ステップ 1
- ベースモデルの選択:
- Model Catalog(例: DeepSeek、Gemma、Llama、Qwen)または Private Model リポジトリから基盤モデルを選択します。モデルはサイズ(0.5B から 72B パラメータ)、タイプ(LLM、VLM)、トレーニングステージ(事前学習済みまたは instruction チューニング済み)によって異なります。
- トレーナーの選択:
- タスクとデータタイプに応じて、SFT(Supervised Fine-tuning)、DPO(Direct Preference Optimization)、Pre-training などのトレーニング手法を選択します。
- ボリュームの選択:
- データセットサイズに基づいてストレージタイプを選択します: 20GiB 未満のデータセットには Managed Volume、手動プロビジョニングが必要な大規模データセットには Dedicated Network Volume を使用します。
ステップ 2
- データセット形式の選択:
- 選択したトレーナーに基づいて適切な形式(Alpaca、ShareGPT、Corpus など)を選択します。
- データセットの選択:
- トレーニングデータセットと評価データセットをアップロードするか、Data Hub に接続します。

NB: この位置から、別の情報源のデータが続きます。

**design/flow/config.mk**
```make
export PLATFORM = sky130hd
export DESIGN_NAME = lab3_top
export DESIGN_NICKNAME = lab3_top
export VERILOG_FILES = /design/flow/design.v
export SDC_FILE = /design/flow/constraint.sdc
export NUM_CORES = 4
export LEC_CHECK = 1
export CORE_AREA = 10 10 70 70
export DIE_AREA = 0 0 80 80
```
**design/flow/constraint.sdc**
```tcl
current_design lab3_top

set clk_period 1.5
set clk_io_pct 0.2

create_clock -name clk0 -period $clk_period [get_ports {KEY}]

set non_clock_inputs [all_inputs -no_clocks]
set_input_delay [expr $clk_period * $clk_io_pct] -clock clk0 $non_clock_inputs
set_output_delay [expr $clk_period * $clk_io_pct] -clock clk0 [all_outputs]
```
**design/flow/design.v**
```verilog
module lab3_top(SW,KEY,HEX0,HEX1,HEX2,HEX3,HEX4,HEX5,LEDR);
  input [9:0] SW;  
  input [3:0] KEY; 
  output reg [6:0] HEX0, HEX1, HEX2, HEX3, HEX4, HEX5;
  output [9:0] LEDR;    
  wire clk = ~KEY[0];   
  wire rst_n = KEY[3];  
  reg [2:0] present_state; 
  reg correct;  
  always_ff @(posedge clk) begin 
    if (rst_n) begin  
      correct <= 1'b1;
      present_state <= 3'b000;
    end 
    else begin
      case (present_state)
        3'b000: begin
              present_state <= 3'b001;
              if (SW[3:0] !== 4'b0110) 
                correct = 1'b0;
             end
        3'b001: begin
              present_state <= 3'b010;
              if (SW[3:0] !== 4'b0010) 
                correct = 1'b0;
             end 
        3'b010: begin
              present_state <= 3'b011;
               if (SW[3:0] !== 4'b0011) 
                 correct = 1'b0;
             end
        3'b011: begin 
              present_state <= 3'b100;
              if (SW[3:0] !== 4'b1001) 
                correct = 1'b0;
             end 
        3'b100: begin 
              present_state <= 3'b101;
              if (SW[3:0] !== 4'b0100) 
                correct = 1'b0;
             end 
        3'b101: begin 
              present_state <= 3'b110;
              if (SW[3:0] !== 4'b0010) 
                correct = 1'b0;
             end 
        3'b110: present_state <= 3'b110;
        default: begin 
          if (SW[3:0] == 4'bxxxx) 
                correct = 1'b0;
             end 
      endcase 
    end 
  end
  always_comb begin
    case (present_state)
      3'b110: {HEX5, HEX4, HEX3, HEX2, HEX1, HEX0} = correct ? {7'b1111111, 7'b1111111, 7'b1000000, 7'b0001100, 7'b0000110, 7'b1001000} : {7'b1000110, 7'b1000111, 7'b1000000, 7'b0010010, 7'b0000110, 7'b0100001};
      default: case (SW[3:0])  
        4'b0000: {HEX5, HEX4, HEX3, HEX2, HEX1, HEX0} = {7'b1111111, 7'b1111111, 7'b1111111, 7'b1111111, 7'b1111111, 7'b1000000};
        4'b0001: {HEX5, HEX4, HEX3, HEX2, HEX1, HEX0} = {7'b1111111, 7'b1111111, 7'b1111111, 7'b1111111, 7'b1111111, 7'b1111001};
        4'b0010: {HEX5, HEX4, HEX3, HEX2, HEX1, HEX0} = {7'b1111111, 7'b1111111, 7'b1111111, 7'b1111111, 7'b1111111, 7'b0100100};
        4'b0011: {HEX5, HEX4, HEX3, HEX2, HEX1, HEX0} = {7'b1111111, 7'b1111111, 7'b1111111, 7'b1111111, 7'b1111111, 7'b0110000};
        4'b0100: {HEX5, HEX4, HEX3, HEX2, HEX1, HEX0} = {7'b1111111, 7'b1111111, 7'b1111111, 7'b1111111, 7'b1111111, 7'b0011001};
        4'b0101: {HEX5, HEX4, HEX3, HEX2, HEX1, HEX0} = {7'b1111111, 7'b1111111, 7'b1111111, 7'b1111111, 7'b1111111, 7'b0010010};
        4'b0110: {HEX5, HEX4, HEX3, HEX2, HEX1, HEX0} = {7'b1111111, 7'b1111111, 7'b1111111, 7'b1111111, 7'b1111111, 7'b0000010};
        4'b0111: {HEX5, HEX4, HEX3, HEX2, HEX1, HEX0} = {7'b1111111, 7'b1111111, 7'b1111111, 7'b1111111, 7'b1111111, 7'b1111000};
        4'b1000: {HEX5, HEX4, HEX3, HEX2, HEX1, HEX0} = {7'b1111111, 7'b1111111, 7'b1111111, 7'b1111111, 7'b1111111, 7'b0000000};
        4'b1001: {HEX5, HEX4, HEX3, HEX2, HEX1, HEX0} = {7'b1111111, 7'b1111111, 7'b1111111, 7'b1111111, 7'b1111111, 7'b0010000};
        4'b1010: {HEX5, HEX4, HEX3, HEX2, HEX1, HEX0} = {7'b1111111, 7'b0000110, 7'b1001110, 7'b1001110, 7'b1000000, 7'b1001110};
        4'b1011: {HEX5, HEX4, HEX3, HEX2, HEX1, HEX0} = {7'b1111111, 7'b0000110, 7'b1001110, 7'b1001110, 7'b1000000, 7'b1001110};
        4'b1100: {HEX5, HEX4, HEX3, HEX2, HEX1, HEX0} = {7'b1111111, 7'b0000110, 7'b1001110, 7'b1001110, 7'b1000000, 7'b1001110};
        4'b1101: {HEX5, HEX4, HEX3, HEX2, HEX1, HEX0} = {7'b1111111, 7'b0000110, 7'b1001110, 7'b1001110, 7'b1000000, 7'b1001110};
        4'b1110: {HEX5, HEX4, HEX3, HEX2, HEX1, HEX0} = {7'b1111111, 7'b0000110, 7'b1001110, 7'b1001110, 7'b1000000, 7'b1001110};
        4'b1111: {HEX5, HEX4, HEX3, HEX2, HEX1, HEX0} = {7'b1111111, 7'b0000110, 7'b1001110, 7'b1001110, 7'b1000000, 7'b1001110};
        default: {HEX5, HEX4, HEX3, HEX2, HEX1, HEX0} = {7'bxxxxxxx, 7'bxxxxxxx, 7'bxxxxxxx, 7'bxxxxxxx, 7'bxxxxxxx, 7'bxxxxxxx};
      endcase 
    endcase 
   end
endmodule
```
**design/flow/run.sh**
```bash
#!/bin/bash
# OpenROAD 26Q1-2900-gdf79404cd8, Yosys 0.63+post, stock flow scripts
make -C /OpenROAD-flow-scripts/flow DESIGN_CONFIG=/design/flow/config.mk WORK_HOME=/design/flow/orfs finish
```
==> results_dict.tcl <==
# yosys + openroad results
set metrics [dict create \
    synth_cell_type_count 25 \
    warnings 98 \
    layout_top_cells "buf_6 (44), buf_4 (19), conb_1 (16)" \
    synth-area-yosys_um2 845.8 \
    viasPerCell 4.075 \
    diodes 0 \
    hp-start "KEY[3]" \
    synth_area_um2 845.8 \
    grt_pass1_wl_um 3933 \
    peakVddDrop_v 0.001158 \
    cp.arrival_ns 1.90 \
    path_class "flip-flop to primary output" \
    grt_pass1_vias 936 \
    finalHoldViolCount 0 \
    ys.flops 8 \
    skew_ns 0.01230 \
    antenna_left 0 \
    fp.dieW_um 80 \
    cts.clk_slew.worst_paths_ns 0.03 \
    syn_avg_cell_area_um2 7.832 \
    cp_max_fo 7 \
    hold_path.class "clock port to flip-flop" \
    finalSetupViolCount 40 \
    area_growth_pct 91.57 \
    holdBufCountCts 0 \
    antenna_found_initial 0 \
    grt_max_degree 8 \
    cp-start-kind "flip-flop" \
    crit_buf_inv 2 \
    drc_errors 0 \
    drt_iter0_markers 16 \
    cpPeakStageDelay_ns 0.39 \
    power.density_nw_per_um2 489.5 \
    coreArea_um2 3416 \
    cp-end-kind "primary output" \
    cp-startpoint "present_state[3]$_DFF_N_" \
    critPathRequiredTime_ns 1.20 \
    route.vias.total 872 \
    cap_violations 0 \
    die_y_um 80 \
    cts_tree "yes" \
    routed_wl_um 2807 \
    r2r_setup_slack_ns 0.28 \
    pre_cts_slack_ns -1.070 \
    ys.warnings.count 11 \
    p_leak_uw 0.0008155 \
    rows 21 \
    lay_top_count "buf_6" \
    fp_util 0.2476 \
    drt-wirelength-per-cell_um 13.12 \
    synth_cells 108 \
    yosysCellCount 108 \
    failed_checks "setup timing" \
    ys_seq_share 0.1893 \
    rr_startpoint "present_state[3]$_DFF_N_" \
    cp_cell_sequence "buf_6, o31ai_2, buf_2" \
    crit_family "flip-flops" \
    fin_setup_tns_ns -22.97 \
    die_area_um2 6400 \
    rsz0062_at_grt "true" \
    clock_latency_ns 0.30 \
    drv_slew 0 \
    slowest_stage "dfxtp_4" \
    routabilityCongestion 0.7975 \
    ios 66 \
    dp_hpwl_um 1905 \
    firstDrtPassIters 4 \
    status "finished with violations" \
    setup_ws_ns -0.7046 \
    overflow 0 \
    io_buffers 40 \
    track_usage 0.07448 \
    drive_gt1_frac 0.6190 \
]
worst paths after layout:
path	to	depth (start not counted)
max reg2reg	correct$_SDFFE_NP1P_	5
min reg2reg	present_state[1]$_DFF_N_	1
max	HEX0[5]	3
min	present_state[0]$_DFF_N_	2
report_power, final:
group          internal (µW)    switching (µW)
combinational           82.7              66.7
sequential               235  0.00000000000130
clock                    227               182
total                    544               249
synth_stat cells:
| master | count | area [µm²] |
|---|---|---|
| nand2_1 | 7 | 26.28 |
| a211oi_1 | 1 | 7.510 |
| buf_4 | 38 | 285.3 |
| o21a_1 | 1 | 7.510 |
| nand2b_1 | 4 | 25.02 |
| nor2b_1 | 5 | 31.28 |
| conb_1 | 2 | 7.510 |
| or2b_1 | 1 | 7.510 |
| nand4b_1 | 1 | 8.760 |
| a21oi_1 | 4 | 20.02 |
| mux2i_1 | 2 | 20.02 |
| ha_1 | 7 | 87.58 |
| a22oi_1 | 1 | 7.510 |
| o211ai_1 | 1 | 7.510 |
| buf_2 | 2 | 10.01 |
| dfxtp_1 | 8 | 160.2 |
| o31ai_1 | 2 | 15.01 |
| nor2_1 | 6 | 22.52 |
| o22a_1 | 1 | 8.760 |
| o21ai_0 | 4 | 20.02 |
| inv_1 | 5 | 18.77 |
| and2_1 | 2 | 12.51 |
| a221o_1 | 1 | 10.01 |
| buf_6 | 1 | 11.26 |
| a21o_1 | 1 | 7.510 |
layer usage:
layer | GRT usage | part of all wire | vias to the layer above
met5 | 0.01667 | 0 | -
met4 | 0.01761 | 0 | 0
met3 | 0.05227 | 0.13 | 0
met2 | 0.1180 | 0.48 | 52
met1 | 0.07754 | 0.40 | 399
li1 | - | - | 421
cell families (layout without fill, tap and decap cells):
group | after synthesis | count (layout) | share of synthesized area
compound gates | 17 | 17 | 0.1317
fa+ha+maj | 7 | 7 | 0.1035
buf+inv | 46 | 92 | 0.3846
flops | 8 | 8 | 0.1893
mux | 2 | 2 | 0.02367
other cells | 2 | 16 | 0.008879
simple gates | 26 | 26 | 0.1583
through the flow:
stage               instance area (µm²)  std cells  hold slack (ns)    util  total power (µW)
floorplan                          1094        122          0.04491       -             391.9
global placement                   1280        184          0.04491  0.3747             444.0
detailed placement                 1280        184          0.04491  0.3747             443.9
CTS                                1485        209         0.004071  0.4348             865.8
global route                       1620        214        -0.006434  0.4744             963.4
finish                             1620        214          0.01629  0.4744             793.1
worst register-to-register path, cell delays in order, from the launching register on:
cell and delay [ns]:
dfxtp_4 0.39, inv_8 0.09, buf_6 0.12, buf_4 0.11, o211ai_1 0.08, a221o_1 0.31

モデルのパフォーマンスを最適化するために、データの品質、一貫性、正しい形式を確保してください。
ステップ 3
- ハイパーパラメータの設定:
- バッチサイズ、学習率、エポック数、オプティマイザーの設定などのトレーニングパラメータを設定します。DPO、LoRA、ランタイム最適化のための高度なオプションも利用できます。
- インフラストラクチャの設定:
- 最大 16 ノードまでのシングルノードおよびマルチノードの両方をサポートしています。
ステップ 4
- 完了:
- パイプラインに名前を付け、オプションで説明を追加します。パイプラインが成功または失敗したときにメール通知が届きます。